The goal, said Veasley, is to end the trial-and-error era, and that requires better data to identify which treatments will work for which patients and to develop predictors of success. It also requires studying additive effects of treatment combinations and meaningful metrics to help individuals prioritize the outcomes that matter most to them. In addition, too many treatments have been evaluated only over the short term, with little grasp as to how they work over a person’s lifetime.

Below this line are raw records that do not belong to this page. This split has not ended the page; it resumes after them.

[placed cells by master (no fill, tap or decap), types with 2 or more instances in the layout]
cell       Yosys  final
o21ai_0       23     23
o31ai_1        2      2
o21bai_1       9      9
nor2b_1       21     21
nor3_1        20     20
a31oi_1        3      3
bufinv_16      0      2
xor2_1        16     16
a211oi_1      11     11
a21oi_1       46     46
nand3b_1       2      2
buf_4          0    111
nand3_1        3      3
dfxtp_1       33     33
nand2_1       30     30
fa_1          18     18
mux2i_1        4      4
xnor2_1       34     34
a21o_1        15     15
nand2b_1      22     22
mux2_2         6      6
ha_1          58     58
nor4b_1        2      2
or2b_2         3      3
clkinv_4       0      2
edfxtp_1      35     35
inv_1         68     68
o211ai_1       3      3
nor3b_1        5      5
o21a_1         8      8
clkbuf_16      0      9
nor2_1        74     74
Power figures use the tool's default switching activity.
**config.mk**
```make
export PLATFORM = sky130hd
export DESIGN_NAME = key_value_line_tokenizer
export DESIGN_NICKNAME = d
export VERILOG_FILES = /design/src/rtl/core/kvt_pkg.sv /design/src/rtl/core/kvt_in_reg.sv /design/src/rtl/core/kvt_parse_core.sv /design/src/rtl/core/kvt_out_reg.sv /design/src/rtl/core/key_value_line_tokenizer.sv
export SDC_FILE = /design/constraint.sdc
export NUM_CORES = 1
export LEC_CHECK = 0
export ABC_AREA = 1
export BUFFER_PORTS_ARGS = -buffer_cell sky130_fd_sc_hd__buf_2
export CELL_PAD_IN_SITES_DETAIL_PLACEMENT = 1
export CELL_PAD_IN_SITES_GLOBAL_PLACEMENT = 1
export CORE_UTILIZATION = 43
export CTS_CLUSTER_SIZE = 30
export DETAILED_ROUTE_END_ITERATION = 10
export GPL_TIMING_DRIVEN = 0
export PLACE_DENSITY_LB_ADDON = 0.1
export SETUP_SLACK_MARGIN = 0.15
export SLEW_MARGIN = 20
export SYNTH_ARGS = -nofsm -noshare
export SYNTH_HDL_FRONTEND = slang
export SYNTH_HIERARCHICAL = 1
export SYNTH_SLANG_ARGS = --single-unit
```
**constraint.sdc**
```tcl
create_clock -name clk -period 3.7 [get_ports clk]
set_input_delay 0.185 -clock clk [delete_from_list [all_inputs] [get_ports clk]]
set_output_delay 0.185 -clock clk [all_outputs]
set_load 0.01 [all_outputs]
```
[src/design/asl_pkg.sv]
// Shared constants, types and ALU codes for the advection step limit block.
// No dependencies.
package asl_pkg;

   localparam int DIM       = 3;
   localparam int FRAC_BITS = 16;
   localparam int DATA_W    = 32;
   localparam int SQ_W      = 64;
   // trial subtract width: root remainder plus two fresh bits
   localparam int SUB_W     = DATA_W + 3;
   // dividend: radius doubled, shifted up by the fraction
   localparam int NUM_W     = DATA_W + 1 + FRAC_BITS;
   localparam int CNT_W     = $clog2((NUM_W > DATA_W) ? NUM_W : DATA_W);
   localparam int IDX_W     = 2;

   localparam logic [DATA_W-1:0] STEP_MAX = '1;

   typedef enum logic {
      ALU_SQUARE,
      ALU_TRY_SUB
   } asl_op_type;

   typedef struct packed {
      asl_op_type        op;
      logic [DATA_W-1:0] comp;
      logic [SUB_W-1:0]  a;
      logic [SUB_W-1:0]  b;
   } asl_alu_req_type;

   typedef struct packed {
      logic            ge;
      logic [SQ_W-1:0] value;
   } asl_alu_rsp_type;

endpackage
## src/hw/rtl/tts_pkg.sv

```systemverilog
package tts_pkg;

    localparam int MAX_COLUMNS = 256;
    localparam int TAB_PITCH   = 8;
    localparam int WIDTH_FLOOR = 10;
    localparam int COL_LIMIT   = 256;
    localparam int RESET_WIDTH = 80;

    localparam int CMD_W = 3;
    localparam int COL_W = 8;
    localparam int WID_W = 9;

    localparam int ROWS  = MAX_COLUMNS / TAB_PITCH;
    localparam int ROW_W = (ROWS > 1) ? $clog2(ROWS) : 1;
    localparam int BIT_W = $clog2(TAB_PITCH);
    localparam int POS_W = ROW_W + BIT_W;
    localparam int EXT_W = (($clog2(MAX_COLUMNS + 1) > WID_W)
                            ? $clog2(MAX_COLUMNS + 1) : WID_W) + 1;
    localparam int WCAP  = (MAX_COLUMNS < COL_LIMIT) ? MAX_COLUMNS : COL_LIMIT;

    localparam logic [CMD_W-1:0] CMD_RESET = 3'd0;
    localparam logic [CMD_W-1:0] CMD_SET   = 3'd1;
    localparam logic [CMD_W-1:0] CMD_CLEAR = 3'd2;
    localparam logic [CMD_W-1:0] CMD_NEXT  = 3'd3;
    localparam logic [CMD_W-1:0] CMD_PREV  = 3'd4;

    typedef logic [EXT_W-1:0]     t_ext;
    typedef logic [ROW_W-1:0]     t_row;
    typedef logic [TAB_PITCH-1:0] t_byte;

    typedef struct packed {
        logic             dir_up;
        logic             first;
        logic [BIT_W-1:0] bound;
        t_byte            bits;
    } t_srch_req;

    typedef struct packed {
        logic             found;
        logic [BIT_W-1:0] idx;
    } t_srch_rsp;

    // saturate the programmed width to the usable range
    function automatic t_ext eff_width(logic [WID_W-1:0] w);
        t_ext x;
        x = t_ext'(w);
        if (x < t_ext'(WIDTH_FLOOR)) begin
            x = t_ext'(WIDTH_FLOOR);
        end
        if (x > t_ext'(WCAP)) begin
            x = t_ext'(WCAP);
        end
        return x;
    endfunction

    // default contents of a row: a stop at its first column if that lies below the width
    function automatic t_byte default_row(t_row row, t_ext w);
        t_byte b;
        b    = '0;
        b[0] = (t_ext'({row, {BIT_W{1'b0}}}) < w);
        return b;
    endfunction

endpackage

```

## src/hw/rtl/tts_if.sv

```systemverilog
interface tts_cmd_if;
    logic                       valid;
    logic                       ready;
    logic [tts_pkg::CMD_W-1:0]  cmd;
    logic [tts_pkg::COL_W-1:0]  column;

    modport source (output valid, output cmd, output column, input ready);
    modport sink   (input valid, input cmd, input column, output ready);
endinterface

interface tts_res_if;
    logic                       valid;
    logic                       ready;
    logic [tts_pkg::COL_W-1:0]  target_column;

    modport source (output valid, output target_column, input ready);
    modport sink   (input valid, input target_column, output ready);
endinterface

interface tts_cfg_if;
    logic                       valid;
    logic                       ready;
    logic [tts_pkg::WID_W-1:0]  col_count;

    modport source (output valid, output col_count, input ready);
    modport sink   (input valid, input col_count, output ready);
endinterface

```

## src/hw/rtl/tts_ram.sv

```systemverilog
module tts_ram #(
    parameter int WIDTH = 8,
    parameter int DEPTH = 32
) (
    input  logic                                      i_clk,
    input  logic                                      i_we,
    input  logic [((DEPTH > 1) ? $clog2(DEPTH) : 1)-1:0] i_waddr,
    input  logic [WIDTH-1:0]                          i_wdata,
    input  logic [((DEPTH > 1) ? $clog2(DEPTH) : 1)-1:0] i_raddr,
    output logic [WIDTH-1:0]                          o_rdata
);

    logic [WIDTH-1:0] r_mem [DEPTH];
    logic [WIDTH-1:0] r_rdata;

    always_ff @(posedge i_clk) begin
        if (i_we) begin
            r_mem[i_waddr] <= i_wdata;
        end
        r_rdata <= r_mem[i_raddr];
    end

    assign o_rdata = r_rdata;

endmodule

```

## src/hw/rtl/tts_row_search.sv

```systemverilog
module tts_row_search (
    input  tts_pkg::t_srch_req i_req,
    output tts_pkg::t_srch_rsp o_rsp
);

    always_comb begin
        tts_pkg::t_byte            masked;
        logic [tts_pkg::BIT_W-1:0] idx;
        masked = '0;
        idx    = '0;
        for (int k = 0; k < tts_pkg::TAB_PITCH; k++) begin
            if (!i_req.first) begin
                masked[k] = i_req.bits[k];
            end else if (i_req.dir_up) begin
                masked[k] = i_req.bits[k] && (tts_pkg::BIT_W'(k) >= i_req.bound);
            end else begin
                masked[k] = i_req.bits[k] && (tts_pkg::BIT_W'(k) <= i_req.bound);
            end
        end
        // upward search keeps the lowest hit, downward the highest
        if (i_req.dir_up) begin
            for (int k = tts_pkg::TAB_PITCH - 1; k >= 0; k--) begin
                if (masked[k]) begin
                    idx = tts_pkg::BIT_W'(k);
                end
            end
        end else begin
            for (int k = 0; k < tts_pkg::TAB_PITCH; k++) begin
                if (masked[k]) begin
                    idx = tts_pkg::BIT_W'(k);
                end
            end
        end
        o_rsp.found = |masked;
        o_rsp.idx   = idx;
    end

endmodule

```

## src/hw/rtl/terminal_tab_stop_table.sv

```systemverilog
// An accepted reset, set, clear or undefined command completes in its first work state.
// A query scans the stop map one 8-column row per cycle through a single row search unit:
// it ends at the first row with a hit or at the end of the map, after at most ROWS rows
// (32 for 256 columns). One item is in work at a time; the next is taken at the edge after
// the result is loaded, and work holds while the output stalls.
// Reset: width returns to 80, stops lie at every multiple of 8 below 80, no clearing pass.
module terminal_tab_stop_table (
    input  logic    i_clk,
    input  logic    i_rst_n,
    tts_cmd_if.sink   i_cmd,
    tts_cfg_if.sink   i_cfg,
    tts_res_if.source o_res
);

    localparam logic [0:0] S_IDLE = 1'b0;
    localparam logic [0:0] S_WORK = 1'b1;

    logic [0:0]                  r_state, n_state;
    logic [tts_pkg::CMD_W-1:0]   r_cmd;
    logic [tts_pkg::COL_W-1:0]   r_col;
    logic                        r_inmap;
    logic                        r_first, n_first;
    logic [tts_pkg::BIT_W-1:0]   r_bound;
    tts_pkg::t_row               r_row, n_row;
    logic [tts_pkg::ROWS-1:0]    r_valid;
    tts_pkg::t_ext               r_def_w;
    logic [tts_pkg::WID_W-1:0]   r_width;
    logic                        r_out_valid;
    logic [tts_pkg::COL_W-1:0]   r_out_col;

    logic                        in_acc;
    logic                        out_free;
    logic                        done;
    logic [tts_pkg::COL_W-1:0]   result;
    logic                        ram_we;
    tts_pkg::t_byte              rd_data;
    tts_pkg::t_byte              cur_bits;
    tts_pkg::t_byte              wr_bits;
    tts_pkg::t_srch_req          srch_req;
    tts_pkg::t_srch_rsp          srch_rsp;

    tts_pkg::t_ext               col_ext;
    tts_pkg::t_ext               nxt_ext;
    tts_pkg::t_ext               prv_lim;
    tts_pkg::t_ext               prv_ext;
    logic                        acc_inmap;
    tts_pkg::t_row               acc_row;
    logic [tts_pkg::BIT_W-1:0]   acc_bound;

    assign in_acc      = i_cmd.valid && i_cmd.ready;
    assign i_cmd.ready = (r_state == S_IDLE);
    assign i_cfg.ready = 1'b1;
    assign out_free    = !r_out_valid || o_res.ready;
    assign o_res.valid = r_out_valid;
    assign o_res.target_column = r_out_col;

    // starting row and bound of the command being accepted
    always_comb begin
        col_ext   = tts_pkg::t_ext'(i_cmd.column);
        nxt_ext   = col_ext + tts_pkg::t_ext'(1);
        prv_lim   = (col_ext > tts_pkg::t_ext'(tts_pkg::MAX_COLUMNS))
                    ? tts_pkg::t_ext'(tts_pkg::MAX_COLUMNS) : col_ext;
        prv_ext   = prv_lim - tts_pkg::t_ext'(1);
        acc_inmap = 1'b0;
        acc_row   = '0;
        acc_bound = '0;
        unique case (i_cmd.cmd)
            tts_pkg::CMD_SET, tts_pkg::CMD_CLEAR: begin
                acc_inmap = col_ext < tts_pkg::t_ext'(tts_pkg::MAX_COLUMNS);
                acc_row   = tts_pkg::ROW_W'(col_ext >> tts_pkg::BIT_W);
                acc_bound = col_ext[tts_pkg::BIT_W-1:0];
            end
            tts_pkg::CMD_NEXT: begin
                acc_inmap = nxt_ext < tts_pkg::t_ext'(tts_pkg::MAX_COLUMNS);
                acc_row   = tts_pkg::ROW_W'(nxt_ext >> tts_pkg::BIT_W);
                acc_bound = nxt_ext[tts_pkg::BIT_W-1:0];
            end
            tts_pkg::CMD_PREV: begin
                acc_inmap = prv_lim != '0;
                acc_row   = tts_pkg::ROW_W'(prv_ext >> tts_pkg::BIT_W);
                acc_bound = prv_ext[tts_pkg::BIT_W-1:0];
            end
            default: begin
                acc_inmap = 1'b0;
            end
        endcase
    end

    // a row never written since the last reset reads as its default
    assign cur_bits = r_valid[r_row] ? rd_data : tts_pkg::default_row(r_row, r_def_w);

    always_comb begin
        wr_bits = cur_bits;
        wr_bits[r_bound] = (r_cmd == tts_pkg::CMD_SET);
    end

    assign srch_req.dir_up = (r_cmd == tts_pkg::CMD_NEXT);
    assign srch_req.first  = r_first;
    assign srch_req.bound  = r_bound;
    assign srch_req.bits   = cur_bits;

    tts_row_search u_search (
        .i_req (srch_req),
        .o_rsp (srch_rsp)
    );

    // sequencer: decide completion, result and the next row to fetch
    always_comb begin
        done    = 1'b0;
        result  = r_col;
        n_row   = r_row;
        n_first = r_first;
        n_state = r_state;
        if (r_state == S_IDLE) begin
            if (in_acc) begin
                n_row   = acc_row;
                n_first = 1'b1;
                n_state = S_WORK;
            end
        end else begin
            case (r_cmd)
                tts_pkg::CMD_NEXT: begin
                    if (!r_inmap) begin
                        done   = 1'b1;
                        result = tts_pkg::COL_W'(tts_pkg::eff_width(r_width)
                                 - tts_pkg::t_ext'(1));
                    end else if (srch_rsp.found) begin
                        done   = 1'b1;
                        result = tts_pkg::COL_W'({r_row, srch_rsp.idx});
                    end else if (r_row == tts_pkg::ROW_W'(tts_pkg::ROWS - 1)) begin
                        done   = 1'b1;
                        result = tts_pkg::COL_W'(tts_pkg::eff_width(r_width)
                                 - tts_pkg::t_ext'(1));
                    end else begin
                        n_row   = r_row + tts_pkg::ROW_W'(1);
                        n_first = 1'b0;
                    end
                end
                tts_pkg::CMD_PREV: begin
                    if (!r_inmap) begin
                        done   = 1'b1;
                        result = '0;
                    end else if (srch_rsp.found) begin
                        done   = 1'b1;
                        result = tts_pkg::COL_W'({r_row, srch_rsp.idx});
                    end else if (r_row == '0) begin
                        done   = 1'b1;
                        result = '0;
                    end else begin
                        n_row   = r_row - tts_pkg::ROW_W'(1);
                        n_first = 1'b0;
                    end
                end
                default: begin
                    done = 1'b1;
                end
            endcase
            if (done && out_free) begin
                n_state = S_IDLE;
            end
        end
    end

    assign ram_we = (r_state == S_WORK) && r_inmap && out_free
                    && ((r_cmd == tts_pkg::CMD_SET) || (r_cmd == tts_pkg::CMD_CLEAR));

    tts_ram #(
        .WIDTH (tts_pkg::TAB_PITCH),
        .DEPTH (tts_pkg::ROWS)
    ) u_map (
        .i_clk   (i_clk),
        .i_we    (ram_we),
        .i_waddr (r_row),
        .i_wdata (wr_bits),
        .i_raddr (n_row),
        .o_rdata (rd_data)
    );

    always_ff @(posedge i_clk) begin
        if (!i_rst_n) begin
            r_state     <= S_IDLE;
            r_first     <= 1'b0;
            r_row       <= '0;
            r_valid     <= '0;
            r_def_w     <= tts_pkg::t_ext'(tts_pkg::RESET_WIDTH);
            r_width     <= tts_pkg::WID_W'(tts_pkg::RESET_WIDTH);
            r_out_valid <= 1'b0;
        end else begin
            r_state <= n_state;
            r_first <= n_first;
            r_row   <= n_row;
            if (i_cfg.valid && i_cfg.ready) begin
                r_width <= i_cfg.col_count;
            end
            if (ram_we) begin
                r_valid[r_row] <= 1'b1;
            end
            // reload defaults: drop every written row and latch the width
            if ((r_state == S_WORK) && (r_cmd == tts_pkg::CMD_RESET) && out_free) begin
                r_valid <= '0;
                r_def_w <= tts_pkg::eff_width(r_width);
            end
            if ((r_state == S_WORK) && done && out_free) begin
                r_out_valid <= 1'b1;
            end else if (o_res.ready) begin
                r_out_valid <= 1'b0;
            end
        end
    end

    always_ff @(posedge i_clk) begin
        if (in_acc) begin
            r_cmd   <= i_cmd.cmd;
            r_col   <= i_cmd.column;
            r_inmap <= acc_inmap;
            r_bound <= acc_bound;
        end
        if ((r_state == S_WORK) && done && out_free) begin
            r_out_col <= result;
        end
    end

    a_accept_work: assert property (@(posedge i_clk) disable iff (!i_rst_n)
        in_acc |=> (r_state == S_WORK))
        else $error("accepted item did not start work");

    a_no_write_idle: assert property (@(posedge i_clk) disable iff (!i_rst_n)
        (r_state == S_IDLE) |-> !ram_we)
        else $error("stop map written while idle");

    a_reset_clears: assert property (@(posedge i_clk) disable iff (!i_rst_n)
        ((r_state == S_WORK) && (r_cmd == tts_pkg::CMD_RESET) && out_free)
        |=> (r_valid == '0))
        else $error("reset command left written rows valid");

    a_scan_query: assert property (@(posedge i_clk) disable iff (!i_rst_n)
        ((r_state == S_WORK) && !r_first)
        |-> ((r_cmd == tts_pkg::CMD_NEXT) || (r_cmd == tts_pkg::CMD_PREV)))
        else $error("row scan advanced for a non-query command");

endmodule
```

## src/flat_wrapper.sv

```systemverilog
// flat-port wrapper written by rule: the top's interface ports become plain ports
module terminal_tab_stop_table_flat 
  (i_clk, i_rst_n, i_cmd_valid, i_cmd_cmd, i_cmd_column, i_cmd_ready, i_cfg_valid, i_cfg_col_count, i_cfg_ready, o_res_valid, o_res_target_column, o_res_ready);
  tts_cmd_if i_cmd_i ();
  tts_cfg_if i_cfg_i ();
  tts_res_if o_res_i ();
  input  logic i_clk;
  input  logic i_rst_n;
  input wire logic [$bits(i_cmd_i.valid)-1:0] i_cmd_valid;
  input wire logic [$bits(i_cmd_i.cmd)-1:0] i_cmd_cmd;
  input wire logic [$bits(i_cmd_i.column)-1:0] i_cmd_column;
  output wire logic [$bits(i_cmd_i.ready)-1:0] i_cmd_ready;
  input wire logic [$bits(i_cfg_i.valid)-1:0] i_cfg_valid;
  input wire logic [$bits(i_cfg_i.col_count)-1:0] i_cfg_col_count;
  output wire logic [$bits(i_cfg_i.ready)-1:0] i_cfg_ready;
  output wire logic [$bits(o_res_i.valid)-1:0] o_res_valid;
  output wire logic [$bits(o_res_i.target_column)-1:0] o_res_target_column;
  input wire logic [$bits(o_res_i.ready)-1:0] o_res_ready;
  assign i_cmd_i.valid = i_cmd_valid;
  assign i_cmd_i.cmd = i_cmd_cmd;
  assign i_cmd_i.column = i_cmd_column;
  assign i_cmd_ready = i_cmd_i.ready;
  assign i_cfg_i.valid = i_cfg_valid;
  assign i_cfg_i.col_count = i_cfg_col_count;
  assign i_cfg_ready = i_cfg_i.ready;
  assign o_res_valid = o_res_i.valid;
  assign o_res_target_column = o_res_i.target_column;
  assign o_res_i.ready = o_res_ready;
  terminal_tab_stop_table u_core (.i_clk(i_clk), .i_rst_n(i_rst_n), .i_cmd(i_cmd_i), .i_cfg(i_cfg_i), .o_res(o_res_i));
endmodule
```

Key to addressing all of these challenges and complexities will be to partner with patients throughout the entire research and development cycle, starting at the very beginning with designing new and innovative therapeutics that take patients’ critical needs and input into consideration. This partnership should continue all the way through the research lifecycle, including patient-centered study design, execution of clinical trials, and implementation of new therapeutics (Haroutounian et al., 2024). “People are more likely to adopt solutions they help create, for that builds trust—a critical issue in the research landscape,” said Veasley. Regarding development of novel diagnostics for chronic pain, she noted that while the goal of pain research is to garner objective data, the experience of chronic pain remains subjective, and patients’ reports of their physical and emotional experiences should be prioritized. Also imperative is to design novel diagnostics and treatments that are accessible, non-intrusive, affordable, and easy for everyone to use.